Opinion: History suggests independents won’t exercise their vote much. But there’s hope, as political divides seem to have reached an all-time high.
By Abe Kwok | Arizona Republic
A voter takes her ballot to an early voting site at Paradise Valley Community College in Phoenix on Oct 28, 2020.
Independent voters in Arizona can be kingmakers, as Joe Biden’s and Mark Kelly’s victories in 2020 proved.
But that power is exaggerated in this regard: They are given a binary choice that is set by others, namely voters in the Republican and Democratic primary elections. And emerging from each camp, more often than not, are partisan candidates who aren’t their first choice.
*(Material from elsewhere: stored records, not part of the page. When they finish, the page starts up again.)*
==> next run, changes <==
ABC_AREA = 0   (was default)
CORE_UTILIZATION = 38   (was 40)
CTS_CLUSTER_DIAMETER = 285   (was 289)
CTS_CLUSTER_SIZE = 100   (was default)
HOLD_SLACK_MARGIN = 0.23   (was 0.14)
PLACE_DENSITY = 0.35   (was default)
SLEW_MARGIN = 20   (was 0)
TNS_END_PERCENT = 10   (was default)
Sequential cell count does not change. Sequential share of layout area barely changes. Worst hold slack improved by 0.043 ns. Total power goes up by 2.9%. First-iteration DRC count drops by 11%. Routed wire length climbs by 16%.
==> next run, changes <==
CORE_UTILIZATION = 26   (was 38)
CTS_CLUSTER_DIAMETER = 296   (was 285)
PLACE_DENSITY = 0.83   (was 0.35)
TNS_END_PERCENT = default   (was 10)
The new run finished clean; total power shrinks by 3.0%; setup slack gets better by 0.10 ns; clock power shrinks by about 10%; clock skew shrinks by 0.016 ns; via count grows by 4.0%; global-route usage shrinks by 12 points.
If independents want to exercise their full power, they need to vote in the primaries and help determine the actual Democratic and Republican nominees. Will they?
This year’s primary election makes a good test case. That’s because the Arizona Republican Party is at a crossroads, with candidates and supporters splintered between those faithful to Trump and those who are not. The differences between the candidates matter, especially when it comes to legitimacy of the institutions they serve and the rules they favor to govern who can vote when, and how.
Few independents vote in primary elections
So, will the sleeping giant that is the independent voting block wake?
History suggests no. Not fully, anyway. Only about 5% of independents statewide voted in either the Republican or Democratic primary in 2018, the last election for which the Secretary of State’s Office separated such data.